The meaning of this portion of the ceremony is hard to explain, but M. Maspero (op. cit., p. 168) thinks that it was intended to bring back to the body of the deceased its shadow (khaibit), which had departed from it when it died.

The preliminary purifications being ended, and the shadow having been joined to the body once more, the statue or mummy is approached by the men who represent the armed guard of Horus; and one of their number, having taken upon himself the character of Horus, the son of Osiris and Isis, touches its mouth with his finger.

The Kher-heb next made ready to perform the sacrifice which was intended to commemorate the slaughter, at some very early period, of the fiends who were the friends of Set.

It seems that, the soul of Horus dwelt in an eye, and that Set nearly succeeded in devouring it; but Horus vanquished Set and saved his eye.

Set’s associates then changed themselves into the forms of animals, and birds, and fish, but they were caught, and their heads were cut off; Set, however, who was concealed in the form of a pig, contrived to escape.

The sacrifice consisted of a bull (or cow) or two, two gazelles or antelopes, and ducks.

When the bull had been slain, one of the forelegs was cut off, and the heart taken out, and offered to the statue or mummy; the Sem priest then took the bleeding leg and touched, or pretended to touch, the mouth and eyes with it four times.

The slaughtered gazelles or antelopes and ducks were simply offered before the statue.
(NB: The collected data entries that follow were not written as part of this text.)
==> config.mk <==
export PLATFORM = sky130hd
export DESIGN_NAME = sc_tend_timer
export DESIGN_NICKNAME = d
export VERILOG_FILES = /design/src/rtl/sc_tend_timer.sv
export SDC_FILE = /design/constraint.sdc
export NUM_CORES = 1
export LEC_CHECK = 0
export BUFFER_PORTS_ARGS = -buffer_cell sky130_fd_sc_hd__buf_4
export CORE_ASPECT_RATIO = 1.1
export CORE_MARGIN = 1
export CORE_UTILIZATION = 52
export CTS_BUF_LIST = sky130_fd_sc_hd__clkbuf_16
export DETAILED_ROUTE_END_ITERATION = 16
export PLACE_DENSITY = 0.76
export SYNTH_ARGS = -nofsm -noshare
export SYNTH_HDL_FRONTEND = slang
export SYNTH_SLANG_ARGS = --single-unit
==> constraint.sdc <==
create_clock -name clk -period 2.3 [get_ports clk]
set_clock_uncertainty 0.2 [all_clocks]
set_input_delay 0 -clock clk [delete_from_list [all_inputs] [get_ports clk]]
set_output_delay 0 -clock clk [all_outputs]
set_load 0.005 [all_outputs]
The Sem priest next said to the statue, “I have come to embrace thee, I am thy son Horus, I have pressed thy mouth; I am thy son, I love thee. . . . Thy mouth was closed, but I have set in order for thee thy mouth and thy teeth.”

The "Seb-ur" and "Tuntet" Instruments for Opening the Mouth.
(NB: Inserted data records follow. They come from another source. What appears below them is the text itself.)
==> config.mk <==
export PLATFORM = sky130hd
export DESIGN_NAME = prot_range_guard
export DESIGN_NICKNAME = d
export VERILOG_FILES = /design/src/rtl/prg_pkg.sv /design/src/rtl/prg_regs.sv /design/src/rtl/prg_match.sv /design/src/rtl/prg_policy.sv /design/src/rtl/prot_range_guard.sv
export SDC_FILE = /design/constraint.sdc
export NUM_CORES = 1
export LEC_CHECK = 0
export ABC_AREA = 1
export BUFFER_PORTS_ARGS = -buffer_cell sky130_fd_sc_hd__clkbuf_2
export CORE_MARGIN = 2
export CORE_UTILIZATION = 40
export DETAILED_ROUTE_END_ITERATION = 16
export GPL_TIMING_DRIVEN = 1
export PLACE_DENSITY_LB_ADDON = 0.2
export SLEW_MARGIN = 10
export SYNTH_ARGS = -nofsm -noshare
export SYNTH_HDL_FRONTEND = slang
export SYNTH_SLANG_ARGS = --single-unit
==> constraint.sdc <==
create_clock -name clk_i -period 2.16 [get_ports clk_i]
set_input_delay 0 -clock clk_i [delete_from_list [all_inputs] [get_ports clk_i]]
set_output_delay 0 -clock clk_i [all_outputs]
set_load 0.02 [all_outputs]
==> src/rtl/prg_pkg.sv <==
package prg_pkg;
  typedef enum logic [7:0] {
    MT_UC = 8'h00,
    MT_WC = 8'h01,
    MT_WT = 8'h04,
    MT_WP = 8'h05,
    MT_WB = 8'h06
  } mem_type_e;

  localparam int TYPE_W    = 8;
  localparam int VALID_BIT = 11;
endpackage

==> src/rtl/prg_regs.sv <==
module prg_regs #(
  parameter int ADDR_W = 32
) (
  input  logic              clk_i,
  input  logic              rst_ni,
  input  logic              mgmt_mode_i,
  input  logic              cfg_we_i,
  input  logic              cfg_sel_i,
  input  logic [ADDR_W-1:0] cfg_wdata_i,
  output logic [ADDR_W-1:0] base_o,
  output logic [ADDR_W-1:0] mask_o
);
  logic [ADDR_W-1:0] base_q, mask_q;
  logic wr_ok;

  // privileged writes only
  assign wr_ok = cfg_we_i & mgmt_mode_i;

  always_ff @(posedge clk_i or negedge rst_ni) begin
    if (!rst_ni) begin
      base_q <= '0;
      mask_q <= '0;
    end else if (wr_ok) begin
      if (cfg_sel_i) mask_q <= cfg_wdata_i;
      else           base_q <= cfg_wdata_i;
    end
  end

  assign base_o = base_q;
  assign mask_o = mask_q;
endmodule

==> src/rtl/prg_match.sv <==
module prg_match #(
  parameter int ADDR_W     = 32,
  parameter int PAGE_SHIFT = 12
) (
  input  logic [ADDR_W-1:0]            addr_i,
  input  logic [ADDR_W-1:PAGE_SHIFT]   base_addr_i,
  input  logic [ADDR_W-1:PAGE_SHIFT]   mask_addr_i,
  input  logic                         valid_i,
  output logic                         match_o
);
  localparam int CMP_W = ADDR_W - PAGE_SHIFT;
  logic [CMP_W-1:0] bit_miss;

  for (genvar i = 0; i < CMP_W; i++) begin : g_cmp
    assign bit_miss[i] = mask_addr_i[PAGE_SHIFT+i] &
                         (addr_i[PAGE_SHIFT+i] ^ base_addr_i[PAGE_SHIFT+i]);
  end

  assign match_o = valid_i & ~|bit_miss;
endmodule

==> src/rtl/prg_policy.sv <==
module prg_policy
  import prg_pkg::*;
#(
  parameter int DATA_W = 64
) (
  input  logic              clk_i,
  input  logic              rst_ni,
  input  logic              mgmt_mode_i,
  input  logic              acc_valid_i,
  input  logic              acc_write_i,
  input  logic              match_i,
  input  logic [TYPE_W-1:0] range_type_i,
  input  logic [TYPE_W-1:0] dflt_type_i,
  input  logic [DATA_W-1:0] mem_rdata_i,
  output logic              hit_o,
  output logic              allow_o,
  output logic [TYPE_W-1:0] mem_type_o,
  output logic [DATA_W-1:0] rdata_o,
  output logic              violation_o
);
  logic deny, viol_q;

  assign hit_o = acc_valid_i & match_i;
  assign deny  = hit_o & ~mgmt_mode_i;

  always_comb begin
    allow_o    = 1'b1;
    mem_type_o = dflt_type_i;
    rdata_o    = mem_rdata_i;
    if (hit_o) begin
      if (mgmt_mode_i) begin
        mem_type_o = range_type_i;
      end else begin
        allow_o    = 1'b0;
        mem_type_o = TYPE_W'(MT_UC);
        if (!acc_write_i) rdata_o = {DATA_W{1'b1}};
      end
    end
  end

  always_ff @(posedge clk_i or negedge rst_ni) begin
    if (!rst_ni) viol_q <= 1'b0;
    else         viol_q <= deny;
  end

  assign violation_o = viol_q;
endmodule

==> src/rtl/prot_range_guard.sv <==
module prot_range_guard
  import prg_pkg::*;
#(
  parameter int ADDR_W     = 32,
  parameter int DATA_W     = 64,
  parameter int PAGE_SHIFT = 12
) (
  input  logic              clk_i,
  input  logic              rst_ni,
  input  logic              mgmt_mode_i,
  input  logic              acc_valid_i,
  input  logic              acc_write_i,
  input  logic [ADDR_W-1:0] acc_addr_i,
  input  logic [7:0]        dflt_type_i,
  input  logic [DATA_W-1:0] mem_rdata_i,
  input  logic              cfg_we_i,
  input  logic              cfg_sel_i,
  input  logic [ADDR_W-1:0] cfg_wdata_i,
  output logic              hit_o,
  output logic              allow_o,
  output logic [7:0]        mem_type_o,
  output logic [DATA_W-1:0] rdata_o,
  output logic              violation_o
);
  logic [ADDR_W-1:0] base_w, mask_w;
  logic              match_w;

  prg_regs #(.ADDR_W(ADDR_W)) u_regs (
    .clk_i       (clk_i),
    .rst_ni      (rst_ni),
    .mgmt_mode_i (mgmt_mode_i),
    .cfg_we_i    (cfg_we_i),
    .cfg_sel_i   (cfg_sel_i),
    .cfg_wdata_i (cfg_wdata_i),
    .base_o      (base_w),
    .mask_o      (mask_w)
  );

  prg_match #(.ADDR_W(ADDR_W), .PAGE_SHIFT(PAGE_SHIFT)) u_match (
    .addr_i      (acc_addr_i),
    .base_addr_i (base_w[ADDR_W-1:PAGE_SHIFT]),
    .mask_addr_i (mask_w[ADDR_W-1:PAGE_SHIFT]),
    .valid_i     (mask_w[VALID_BIT]),
    .match_o     (match_w)
  );

  prg_policy #(.DATA_W(DATA_W)) u_policy (
    .clk_i        (clk_i),
    .rst_ni       (rst_ni),
    .mgmt_mode_i  (mgmt_mode_i),
    .acc_valid_i  (acc_valid_i),
    .acc_write_i  (acc_write_i),
    .match_i      (match_w),
    .range_type_i (base_w[TYPE_W-1:0]),
    .dflt_type_i  (dflt_type_i),
    .mem_rdata_i  (mem_rdata_i),
    .hit_o        (hit_o),
    .allow_o      (allow_o),
    .mem_type_o   (mem_type_o),
    .rdata_o      (rdata_o),
    .violation_o  (violation_o)
  );
endmodule

; ---- Word-level counts from Yosys, hierarchy flattened
; Cells that the tools add are included.
; W data, S select, Z words.
[totals]
mem_count = 0
mem_bits_ro = 0
ff_bits = 65
mem_bits_rw = 0
latch_bits = 0
[op_classes]
n_eq_ne = 0
order_cmp = 0
n_shift = 0
n_bitwise = 46
n_div = 0
mul = 0
n_mux = 7
addsub = 0
reduce_logical = 4
[ops]
columns = cell, count
row1 = $mux W64, 3
row2 = $and A1 B1 Y1, 24
row3 = $reduce_or A20 Y1, 1
row4 = $xor A1 B1 Y1, 20
row5 = $mux W8, 2
row6 = $reduce_and A2 Y1, 2
row7 = $mux W1, 2
row8 = $not A1 Y1, 2
row9 = $logic_not A1 Y1, 1

; ---- Longest topological paths before layout
[depth]
depth_word = 7
depth_mapped = 10
mapped_depth_nobuf = 10

; ---- Hierarchy
; Synthesis repeated with hierarchy kept, for this count alone.
[unflattened]
hier_cells = 549
area_unflattened_um2 = 3803.6
[modules_own_cells]
columns = module, area_each_um2, n_inst, cells_each, seq_area_each_um2
row1 = prg_regs, 2641.3, 1, 286, 1601.5
row2 = prg_policy, 768.2, 1, 167, 25.0
row3 = prg_match, 394.1, 1, 96, 0.0

; ---- Least setup slack after synthesis
; Ideal clock, no wire load.
[synth_timing]
kind = flip-flop to output port
start = register u_regs.base_q[18], in the netlist u_regs.base_o[18]
end = output port rdata_o[10]
path_stages_with_launch = 11
required_ns = 2.160
arrival_time_ns = 1.362
path_slack_ns = 0.798
cell_sequence = dfrtp_1 -> nor2_1 -> nor2_1 -> nand2_1 -> nand2_1 -> nor2_1 -> nand2_1 -> nor2_2 -> nand3_4 -> buf_6 -> nand2_1
[synth_via]
elab_chain_len = 7
[synth_lines]
columns = element, line_no
row1 = start: declaration, prg_regs.sv:13  ; logic [ADDR_W-1:0] base_q, mask_q;
row2 = start signal: assignment, prg_regs.sv:25  ; else base_q <= cfg_wdata_i;
row3 = $xor A1 B1 Y1, prg_match.sv:16  ; (addr_i[PAGE_SHIFT+i] ^ base_addr_i[PAGE_SHIFT+i]);
row4 = $and A1 B1 Y1, prg_match.sv:15  ; assign bit_miss[i] = mask_addr_i[PAGE_SHIFT+i] &
row5 = $reduce_or A20 Y1, prg_match.sv:19  ; assign match_o = valid_i & ~|bit_miss;
row6 = $logic_not A1 Y1, prg_match.sv:19
row7 = $and A1 B1 Y1, prg_match.sv:19
row8 = $and A1 B1 Y1, prg_policy.sv:23  ; assign hit_o = acc_valid_i & match_i;
row9 = $mux W64, prg_policy.sv:30  ; if (hit_o) begin
row10 = end: declaration, prot_range_guard.sv:22  ; output logic [DATA_W-1:0] rdata_o,
; No other way between the ends.

; ---- Worst setup path after layout
[layout_timing]
start = register u_regs.base_q[27], in the netlist u_regs.base_o[27]
end = output port rdata_o[6]
; The elaborated chain is that of the path after synthesis.

==> flow_summary.ini <==
[timing]
hold_viol = 0
layout_setup_ws_ns = 0.161
setup_viol = 0
skew_ns = 0.00502
finalCritPeriodShare_pct = 92.5
worst_pin_slew_ns = 0.466
period_minus_slack_ns = 2.00
max_slew_margin_pct = 69.0
drv_slew = 0
timing.fmax_mhz = 500
rsz0062_at_grt = yes

[place]
place_area_um2 = 4320
dp_hpwl_um = 8560
port-buffer-count = 202
place_inst = 801
gp_congestion = 0.843
post-place-ws_ns = 0.312

[drt]
wirelength_um = 10700
vias = 3698
drc = 0
wl_per_cell_um = 12.7
routed_via_density = 4.40
ant_nets = 0
drt-pass1-iter-count = 4
first_iter_violations = 155

[cells_and_area]
antenna_cells = 0
nets = 881
design_area_um2 = 4770
areaGrowthSynthToFinish_pct = 46.9
fin_util_pct = 61.1
drive_gt1_share_pct = 33.0
layout.cells.non_filler = 841

[floorplan]
fp-row-count = 32
initial_core_util_pct = 41.6
die-area_um2 = 8850
die_h_um = 94.1
dieWidth_um = 94.1
core_area_um2 = 7810
pin_count = 218

[synthesis]
ys_ff_latch = 50
yosys.area.top_type = dfrtp_1
synth_top_area_share_pct = 38.5
synth-seq-area-share_pct = 38.5
ys_warn_count = 0
syn_nets = 650
synth_cell_types = 17
syn_avg_cell_area_um2 = 6.40
syn_inst = 507
synth_area_leaders = dfrtp_1 (39%), nand2_1 (21%), inv_1 (16%)
netlist_area_um2 = 3250

[power_and_ir_drop]
p_leak_nw = 3.21
total_power_mw = 2.69
vdd.ir_drop.worst_v = 0.000459
powerDensity_nw_per_um2 = 564

[worst_setup_path]
cp_max_fo = 8
critPathCaptureType = output pin
worst-path-buf-inv = 3
worstSetupStartpointType = flip-flop
crit_chain = inv_1 -> nand2_1 -> nand3_1 -> nand2_1 -> nand3b_1 -> nor2_4 -> nand3_4 -> buf_4 -> nand2_1 -> clkbuf_2
criticalPathCategory = reg2out
path_common_cell = nand2_1
arrival_ns = 2.00
cp.required_ns = 2.16
crit_family = simple AND/OR/NAND/NOR gates
slowest_delay_ns = 0.40
slowest_stage = dfrtp_1

[grt]
first_global_vias = 3471
grt_pass1_wl_um = 16500
track_usage_pct = 23.9
grt_antenna_before_repair = 0
grt-ovfl-total = 0
grt_max_degree = 49

[clock_tree]
cts_made_buffers = 5
cts_buffer_depth = 2
clk_pin_slew_ns = 0.09
clkSinkCount = 50
clock_latency_ns = 0.30
cts_tree = yes
h-tree-depth = 2
root_buffer = clkbuf_8

[run_status]
status = finished, final reports clean

[worst_hold_path]
min_path_type = in2reg

[run]
maxCapViolations = 0
cell usage after synthesis:
cell type and number:
clkbuf_1 9, dfrtp_1 50, or2_1 1, buf_2 1, nor2_1 28, inv_1 136, nand3_1 27, nand3_4 2
nand2_1 182, o21ai_0 40, nor2_2 1, nand2_2 10, nand4_1 1, nand3b_1 2, buf_6 6, nor2_4 2
mux2_2 9
sequential cells by signal (all words and copies together), names as in the netlist:
register,cells
u_regs.mask_o,21
u_policy.violation_o,1
u_regs.base_o,28
repair_timing:
item,CTS,global route
pin swaps,0,1
endpoints found under the setup margin,19,68
hold endpoints to repair,64,0
buffers inserted,1,0
resized for setup,0,10
cloned,1,0
hold buffers,30,0
path summary, 6_finish.rpt:
path	end	slack, ns	depth (start not counted)	from
setup / recovery	rdata_o[6]	0.16	10	u_regs.base_o[27]$_DFFE_PN0P_
hold / removal	u_policy.violation_o$_DFF_PN0_	0.07	2	mgmt_mode_i
setup reg to reg	u_policy.violation_o$_DFF_PN0_	0.69	6	u_regs.base_o[30]$_DFFE_PN0P_
hold reg to reg	u_regs.mask_o[18]$_DFFE_PN0P_	0.50	2	u_regs.mask_o[18]$_DFFE_PN0P_
max in group asynchronous	u_regs.mask_o[23]$_DFFE_PN0P_	1.22	3	rst_ni
min in group asynchronous	u_regs.mask_o[27]$_DFFE_PN0P_	0.15	2	rst_ni
area by class of cell:
class	instances	area (um^2)
well taps	102	128
repair buffers	239	1380
inverters	136	510
multi-input cells	306	1400
flip-flops and latches	50	1250
clock inverters	1	8.76
clock buffers	7	96.3
fillers	752	3040
through the flow:
step,setup TNS (ns),hold slack (ns)
4_1_cts,0,0.0616
2_1_floorplan,0,-0.296
3_5_place_dp,0,-0.0556
3_3_place_gp,0,-0.0578
5_1_grt,-0.0335,0.0954
6_report,0,0.0722
cell usage in the layout, fill, tap and decap left out:
cell type	synthesis	routed
nand2_1	182	182
buf_4	0	5
mux2_2	9	9
nand3b_1	2	2
nor2_2	1	2
nand3_2	0	1
nand4_1	1	1
clkbuf_8	0	7
nand3_1	27	27
inv_1	136	136
clkbuf_2	0	199
dfrtp_1	50	50
nor2_4	2	3
nand3_4	2	2
nand2_2	10	10
clkbuf_4	0	2
or2_1	1	1
dlygate4sd3_1	0	30
buf_6	6	2
buf_2	1	1
nor2_1	28	26
clkinv_4	0	1
o21ai_0	40	40
cell families (layout without fill, tap and decap cells):
logic type / Yosys count / in the layout / synth area share (%)
simple gates: 256 / 257 / 33.2
compound gates: 40 / 40 / 6.17
mux: 9 / 9 / 3.12
buf+inv: 152 / 383 / 19.0
flops: 50 / 50 / 38.5
per-layer routing:
metal / share of wire [%] / global-route usage, %
met1: 39 / 27.7
met4: 2.6 / 7.25
met3: 8.7 / 6.74
met5: 0 / 0
met2: 50 / 42.6
where the power goes:
group          internal, mW  switching [mW]  total, mW
Clock                 0.294           0.318      0.612
Sequential             1.09          0.0914       1.18
Combinational         0.375           0.524      0.899
Total                  1.76           0.933       2.69
Power figures use the tool's default switching activity.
The “Seb-ur” and “Tuntet” Instruments for Opening the Mouth.

He then brought two instruments, called “Seb-ur” and “Tuntet” respectively, and touched the mouth of the statue or mummy with them, whilst the Kher-heb said, “Thy mouth was closed, but I have set in order for thee thy mouth and thy teeth. I open for thee thy mouth, I open for thee thy two eyes. I have opened for thee thy mouth with the instrument of Anubis. I have opened thy mouth with the instrument of Anubis, with the iron implement with which the mouths of the gods were opened.”
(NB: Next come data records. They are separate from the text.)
[src/rtl/clkroot_pkg.sv]
// Package: register offsets, bit positions and change-flag indices
// shared by the clock root configuration bank.
package clkroot_pkg;
    localparam int ADDR_W        = 5;
    localparam logic [ADDR_W-1:0] OFS_CMD = 5'h00;
    localparam logic [ADDR_W-1:0] OFS_CFG = 5'h04;
    localparam logic [ADDR_W-1:0] OFS_M   = 5'h08;
    localparam logic [ADDR_W-1:0] OFS_N   = 5'h0C;
    localparam logic [ADDR_W-1:0] OFS_D   = 5'h10;

    localparam int BIT_UPD       = 0;
    localparam int BIT_FORCE     = 1;
    localparam int FLAG_LSB      = 4;
    localparam int BIT_OFF       = 31;
    localparam int SRC_LSB       = 8;
    localparam int SRC_W         = 3;
    localparam int MODE_LSB      = 12;
    localparam int MODE_W        = 2;
    localparam int HWC_BIT       = 20;
    localparam int NUM_MND       = 3;   // 0: M, 1: N, 2: D
    localparam int NUM_FLAGS     = 4;

    // Flag order in the command register is fixed: CFG, N, M, D.
    typedef enum logic [1:0] {
        FL_CFG = 2'd0,
        FL_N   = 2'd1,
        FL_M   = 2'd2,
        FL_D   = 2'd3
    } flag_idx_e;

    // Maps an M/N/D slot to its change-flag position.
    function automatic flag_idx_e mnd_flag(input int slot);
        case (slot)
            0:       return FL_M;
            1:       return FL_N;
            default: return FL_D;
        endcase
    endfunction

    // Byte offset of an M/N/D slot.
    function automatic logic [ADDR_W-1:0] mnd_ofs(input int slot);
        case (slot)
            0:       return OFS_M;
            1:       return OFS_N;
            default: return OFS_D;
        endcase
    endfunction
endpackage

[src/rtl/clkroot_stage.sv]
// Staged register file. It decodes bus writes to the configuration
// register and the three M/N/D registers and stores the masked fields.
// It also presents the incoming field values and per-register write hits,
// so that the commit logic can judge changes.
// Assumes: one write per strobe cycle, word-aligned byte offsets.
module clkroot_stage
    import clkroot_pkg::*;
#(
    parameter int PD_W  = 5,
    parameter int MND_W = 8
) (
    input  logic                             clk,
    input  logic                             rst_n,
    input  logic                             wr_en,
    input  logic [ADDR_W-1:0]                wr_addr,
    input  logic [31:0]                      wr_data,
    output logic                             hit_cfg,
    output logic [NUM_MND-1:0]               hit_mnd,
    output logic [PD_W-1:0]                  in_pre,
    output logic [SRC_W-1:0]                 in_src,
    output logic [MODE_W-1:0]                in_mode,
    output logic                             in_hwc,
    output logic [MND_W-1:0]                 in_mnd,
    output logic [PD_W-1:0]                  stg_pre,
    output logic [SRC_W-1:0]                 stg_src,
    output logic [MODE_W-1:0]                stg_mode,
    output logic                             stg_hwc,
    output logic [NUM_MND-1:0][MND_W-1:0]    stg_mnd
);
    // Field extraction from the write word.
    always_comb begin
        in_pre  = wr_data[PD_W-1:0];
        in_src  = wr_data[SRC_LSB +: SRC_W];
        in_mode = wr_data[MODE_LSB +: MODE_W];
        in_hwc  = wr_data[HWC_BIT];
        in_mnd  = wr_data[MND_W-1:0];
        hit_cfg = wr_en && (wr_addr == OFS_CFG);
    end

    // Configuration register storage.
    always_ff @(posedge clk) begin
        if (!rst_n) begin
            stg_pre  <= '0;
            stg_src  <= '0;
            stg_mode <= '0;
            stg_hwc  <= 1'b0;
        end else if (hit_cfg) begin
            stg_pre  <= in_pre;
            stg_src  <= in_src;
            stg_mode <= in_mode;
            stg_hwc  <= in_hwc;
        end
    end

    // One storage slot per M/N/D register.
    for (genvar s = 0; s < NUM_MND; s++) begin : g_mnd
        assign hit_mnd[s] = wr_en && (wr_addr == mnd_ofs(s));

        // Slot storage.
        always_ff @(posedge clk) begin
            if (!rst_n)          stg_mnd[s] <= '0;
            else if (hit_mnd[s]) stg_mnd[s] <= in_mnd;
        end
    end

    // staged values move only on a write strobe.
    a_r2_stage_hold: assert property (@(posedge clk) disable iff (!rst_n)
        !wr_en |=> $stable({stg_pre, stg_src, stg_mode, stg_hwc, stg_mnd}));
endmodule

[src/rtl/clkroot_commit.sv]
// Update handshake and active register set. An update request arms a
// pending flag. The first cycle with clk_stable high copies all staged
// fields to the active set and drops the pending flag. Change flags mark
// staged registers written with values that differ from the active
// setting, and a commit clears them.
// Assumes: clk_stable is synchronous to clk.
module clkroot_commit
    import clkroot_pkg::*;
#(
    parameter int PD_W  = 5,
    parameter int MND_W = 8
) (
    input  logic                             clk,
    input  logic                             rst_n,
    input  logic                             upd_set,
    input  logic                             clk_stable,
    input  logic                             hit_cfg,
    input  logic [NUM_MND-1:0]               hit_mnd,
    input  logic [PD_W-1:0]                  in_pre,
    input  logic [SRC_W-1:0]                 in_src,
    input  logic [MODE_W-1:0]                in_mode,
    input  logic                             in_hwc,
    input  logic [MND_W-1:0]                 in_mnd,
    input  logic [PD_W-1:0]                  stg_pre,
    input  logic [SRC_W-1:0]                 stg_src,
    input  logic [MODE_W-1:0]                stg_mode,
    input  logic                             stg_hwc,
    input  logic [NUM_MND-1:0][MND_W-1:0]    stg_mnd,
    output logic                             upd_pend,
    output logic [NUM_FLAGS-1:0]             flags,
    output logic [PD_W-1:0]                  act_pre,
    output logic [SRC_W-1:0]                 act_src,
    output logic [MODE_W-1:0]                act_mode,
    output logic                             act_hwc,
    output logic [NUM_MND-1:0][MND_W-1:0]    act_mnd
);
    localparam int CFG_W = PD_W + SRC_W + MODE_W + 1;

    logic                          commit;
    logic [CFG_W-1:0]              cfg_after;
    logic [NUM_MND-1:0][MND_W-1:0] mnd_after;
    logic [NUM_FLAGS-1:0]          flags_nxt;

    assign commit = upd_pend && clk_stable;

    // Active values as they stand after this edge, used to judge changes.
    always_comb begin
        cfg_after = commit ? {stg_pre, stg_src, stg_mode, stg_hwc}
                           : {act_pre, act_src, act_mode, act_hwc};
        mnd_after = commit ? stg_mnd : act_mnd;
    end

    // Next change-flag state: cleared by commit, set by differing writes.
    always_comb begin
        flags_nxt = commit ? '0 : flags;
        if (hit_cfg && ({in_pre, in_src, in_mode, in_hwc} != cfg_after))
            flags_nxt[FL_CFG] = 1'b1;
        for (int s = 0; s < NUM_MND; s++)
            if (hit_mnd[s] && (in_mnd != mnd_after[s]))
                flags_nxt[mnd_flag(s)] = 1'b1;
    end

    // Pending-update flag: a new request wins, a commit clears it.
    always_ff @(posedge clk) begin
        if (!rst_n) upd_pend <= 1'b0;
        else        upd_pend <= upd_set || (upd_pend && !clk_stable);
    end

    // Change-flag register.
    always_ff @(posedge clk) begin
        if (!rst_n) flags <= '0;
        else        flags <= flags_nxt;
    end

    // Active register set, loaded as a whole on commit.
    always_ff @(posedge clk) begin
        if (!rst_n) begin
            act_pre  <= '0;
            act_src  <= '0;
            act_mode <= '0;
            act_hwc  <= 1'b0;
            act_mnd  <= '0;
        end else if (commit) begin
            act_pre  <= stg_pre;
            act_src  <= stg_src;
            act_mode <= stg_mode;
            act_hwc  <= stg_hwc;
            act_mnd  <= stg_mnd;
        end
    end

    // a stable clock completes a pending update on the next edge.
    a_r3_update_done: assert property (@(posedge clk) disable iff (!rst_n)
        upd_pend && clk_stable && !upd_set |=> !upd_pend);

    // no stable clock means the active set holds and the request stays.
    a_r4_hold_active: assert property (@(posedge clk) disable iff (!rst_n)
        upd_pend && !clk_stable |=> upd_pend &&
        $stable({act_pre, act_src, act_mode, act_hwc, act_mnd}));

    // a commit with no coincident staged write leaves no flag set.
    a_r5_flags_clear: assert property (@(posedge clk) disable iff (!rst_n)
        upd_pend && clk_stable && !hit_cfg && (hit_mnd == '0) |=> (flags == '0));
endmodule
“Horus, open the mouth! Horus, open the mouth! Horus hath opened the mouth of the dead, as he in times of old opened the mouth of Osiris, with the iron which came forth from Set, with the iron instrument with which he opened the mouths of the gods.”

“He hath opened thy mouth with it. The deceased shall walk and shall speak, and his body shall be with the great company of the gods in the Great House of the Aged One in Annu, and he shall receive there the ureret crown from Horus, the lord of mankind.”

E.A. Wallis Budge, Egyptian Magic, London, 1901. P. 193-6.